Studies towards activation of cobalt in W-Mo-Cu alloy sintered via large current electric field

Abstract

W-Mo-Cu alloy is a novel, potential pseudo-alloy but demand efficient and reliable manufacturing approaches. In this study, W-Mo-Cu alloys with (1–5 wt%) Co additives were fabricated using large current electric field sintering at a pressure of 25 MPa and a low temperature of 950 °C. The effects of Co on the microstructure and properties of the W-Mo-Cu alloys were investigated. The results revealed an activation effect of Co on W-Mo-Cu alloys. Increasing the Co content from 0 to 5 wt%, resulted in a substantial reduction of the calculated sintering activation energy by 69.6%, thereby enhancing the sinterability of W-Mo-Cu mixed powder and increasing the sintering densification degree of W-Mo-Cu alloy.
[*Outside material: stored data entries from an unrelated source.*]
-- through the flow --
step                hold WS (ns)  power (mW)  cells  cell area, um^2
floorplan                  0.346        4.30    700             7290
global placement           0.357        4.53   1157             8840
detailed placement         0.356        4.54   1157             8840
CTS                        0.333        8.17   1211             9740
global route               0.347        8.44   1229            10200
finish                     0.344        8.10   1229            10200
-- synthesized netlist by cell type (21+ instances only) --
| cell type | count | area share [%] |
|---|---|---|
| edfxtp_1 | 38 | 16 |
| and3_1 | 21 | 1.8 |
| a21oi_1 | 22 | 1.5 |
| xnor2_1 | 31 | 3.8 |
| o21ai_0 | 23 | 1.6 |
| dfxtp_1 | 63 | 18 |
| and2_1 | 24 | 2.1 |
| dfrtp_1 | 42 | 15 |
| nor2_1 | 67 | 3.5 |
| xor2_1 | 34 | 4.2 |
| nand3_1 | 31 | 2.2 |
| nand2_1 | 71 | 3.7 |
<file path="flow/run.sh">
#!/bin/bash
# OpenROAD 26Q1-2900-gdf79404cd8, Yosys 0.63+post, stock flow scripts
make -C /OpenROAD-flow-scripts/flow DESIGN_CONFIG=/design/flow/config.mk WORK_HOME=/design/flow/orfs finish
</file>
<file path="flow/config.mk">
export PLATFORM = sky130hd
export DESIGN_NAME = Timer_check
export DESIGN_NICKNAME = Timer_check
export VERILOG_FILES = /design/flow/design.v
export SDC_FILE = /design/flow/constraint.sdc
export NUM_CORES = 4
export LEC_CHECK = 1
export CORE_AREA = 10 10 109 109
export DIE_AREA = 0 0 119 119
</file>
<file path="flow/constraint.sdc">
current_design Timer_check

set clk_period 6.4
set clk_io_pct 0.2

create_clock -name clk0 -period $clk_period [get_ports {clock}]

set non_clock_inputs [all_inputs -no_clocks]
set_input_delay [expr $clk_period * $clk_io_pct] -clock clk0 $non_clock_inputs
set_output_delay [expr $clk_period * $clk_io_pct] -clock clk0 [all_outputs]
</file>
<file path="flow/design.v">
`timescale 1ns / 1ps
module Timer_check(
    output times_up,
    input clock,
    input start      
    );
reg [31:0] i;
reg times_up_reg;
initial i <= 0;
assign times_up = times_up_reg;
always @(posedge clock) begin
    if(start == 1) begin
        if(i < 32'hffffffff) begin 
            i <= i + 1;
            times_up_reg <= 1;       
            end
        else begin
            times_up_reg <= 0;
            end
        end
    else if(start == 0) begin
        times_up_reg <= 1;
        i <= 0;
        end
    end  
endmodule
module Timer_delay(
    output times_up,
    input clock,
    input start      
    );
reg [19:0] i;
reg times_up_reg;
initial i <= 0;
assign times_up = times_up_reg;
always @(posedge clock) begin
    if(start == 1) begin
        if(i < 20'hfffff) begin 
            i <= i + 1;
            times_up_reg <= 1;       
            end
        else begin
            times_up_reg <= 0;
            end
        end
    else if(start == 0) begin
        times_up_reg <= 1;
        i <= 0;
        end
    end  
endmodule
</file>
==> results.sh <==
# physical design summary
export IMPL_start_kind="flop"
export IMPL_instances_no_fill=326
export IMPL_h_tree_depth=2
export IMPL_layout_area_comb_um2=898
export IMPL_required_ns=5.12
export IMPL_fin_ws_ns=4.07
export IMPL_finalSetupViolations=0
export IMPL_cts_buffers=5
export IMPL_place_hpwl_um=2140
export IMPL_timing_hold_ws_ns=0.485
export IMPL_hold_path_class="reg -> reg"
export IMPL_ys_async_sr_fraction=0
export IMPL_antenna_found_initial=0
export IMPL_crit_fanout=1
export IMPL_fp_util=0.170
export IMPL_largest_reg_flops=32
export IMPL_grtUsageTotal=0.0468
export IMPL_power_leakage_nw=0.505
export IMPL_max_freq_mhz=429
export IMPL_core_mm2=0.00964
export IMPL_crit_buf_inv=1
export IMPL_dp_cells=318
export IMPL_die_height_um=119
export IMPL_grt_start_max_net_pins=31
export IMPL_cts_reportedPaths_clkPinSlew_ns=0.07
export IMPL_setup_tns_ns=0
export IMPL_ctsHoldBuffers=0
export IMPL_io_buffers=2
export IMPL_ir_drop_v=0.0000589
export IMPL_fin_skew_ns=0.00714
export IMPL_synth_cells=190
export IMPL_synth_cell_types=33
export IMPL_grt_pass1_vias=1222
export IMPL_tightestPinTransition_ns=0.878
export IMPL_grt_overflow=0
export IMPL_synth_seq_share=0.404
export IMPL_clk_path_buf_depth=2
export IMPL_cts_tree="done"
export IMPL_vias=1369
export IMPL_ys_cells=190
export IMPL_slowest_stage="clkdlybuf4s50_1"
export IMPL_edf_count=0
export IMPL_drv_cap=0
export IMPL_clockRootBuffer="clkbuf_8"
export IMPL_ff_type="dfxtp_1"
export IMPL_crit_chain="clkdlybuf4s50_1"
export IMPL_drc=0
export IMPL_hold_viol=0
export IMPL_cts_resized=0
export IMPL_first_iter_violations=64
export IMPL_die_w_um=119
export IMPL_finalMaxSlewViolations=0
export IMPL_synth_area_mm2=0.00163
export IMPL_post_place_ws_ns=3.79
export IMPL_cpLargestDelayFamily="buffers and inverters"
export IMPL_n_antenna_cell=0
export IMPL_areaGrowthSynthToFinish_pct=13.9
export IMPL_avgViaCountPerCell=4.20
export IMPL_io_pins=3
export IMPL_rows=36
export IMPL_arrival_ns=1.05
export IMPL_end_kind="output pin"
export IMPL_synth_warnings=1
export IMPL_period_used=0.364
export IMPL_first_pass_iters=4
export IMPL_worstSetupPathType="reg -> out"
export IMPL_synth_chip_area_mm2=0.00163
export IMPL_finalWeightedCongestion=0.852
export IMPL_grt_setup_unrepaired="false"
export IMPL_warnings=25
export IMPL_cts_setup_buffers=0
export IMPL_ys_flops=33
export IMPL_drive_gt1_frac=0.0829
export IMPL_dieArea_mm2=0.0142
export IMPL_seq_area_um2=661
export IMPL_cellPowerDensity_mw_per_mm2=196
export IMPL_min_period_ns=2.33
export IMPL_wirelength_um=3210
export IMPL_ant_nets=0
export IMPL_slew_limit_headroom=0.413
export IMPL_clkLatencyLatePin_ns=0.28
export IMPL_final_fill_count=1099
export IMPL_wire_per_inst_um=9.84
export IMPL_slowest_delay_ns=0.46
export IMPL_clock_sinks=33
export IMPL_grt_pass1_wl_um=5750
export IMPL_status="complete, no violations"
export IMPL_syn_avg_cell_area_um2=8.60
Yosys cell counts, types with 2 or more instances:
master	instances	area, um2
a211oi_1	6	45.0
a21oi_1	12	60.1
a31oi_1	4	25.0
and4_1	4	35.0
buf_6	2	22.5
clkbuf_1	7	26.3
dfxtp_1	33	661
inv_1	3	11.3
nand2_1	12	45.0
nand3_1	12	60.1
nand4_1	6	37.5
nand4_2	2	25.0
nor2_1	21	78.8
nor3_1	6	30.0
nor4_1	4	25.0
o211ai_1	2	15.0
o21ai_0	6	30.0
o31ai_1	5	37.5
or3_1	7	43.8
or4_1	7	52.6
xnor2_1	14	123
xor2_1	4	35.0
routing by layer:
layer / track usage / part of all wire
met5: 0 / 0
met3: 0.0134 / 0.037
met1: 0.0701 / 0.54
met4: 0.00458 / 0.0044
met2: 0.0674 / 0.42
path summary, 6_finish.rpt:
check	start	endpoint	slack, ns	cells after the start
worst max-delay path	times_up_reg$_SDFF_PN1_	times_up	4.07	1
worst min-delay path	i[31]$_SDFFE_PN0N_	i[31]$_SDFFE_PN0N_	0.49	2
worst max register to register	i[0]$_SDFFE_PN0N_	i[7]$_SDFFE_PN0N_	4.13	6
worst min register to register	i[31]$_SDFFE_PN0N_	i[31]$_SDFFE_PN0N_	0.49	2
where the power goes:
group	internal (mW)	leakage [nW]	switching (mW)
Combinational	0.00269	0.194	0.00478
Clock	0.0753	0.0450	0.0734
Sequential	0.207	0.266	0.00202
Total	0.285	0.505	0.0802
cell usage in the layout (no fill, tap or decap), drive strengths merged, types with 7 or more instances in the layout:
master and instances:
nand2 12, nor2 21, a21oi 12, nand3 12
dfxtp 33, xnor2 14, or3 7, nand4 8
or4 8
During the sintering process, a large quantity of Co was enriched around the matrix particles and partially dissolved in the W, Cu, whereas a small number of matrix atoms dissolved into Co, which followed the classical activated sintering model. Moreover, an appropriate increase in the Co content was conducive to an optimal microstructure with increased sintering densification accompanied by increased hardness. However, the addition of Co adversely affected the electrical conductivity of W-Mo-Cu alloys.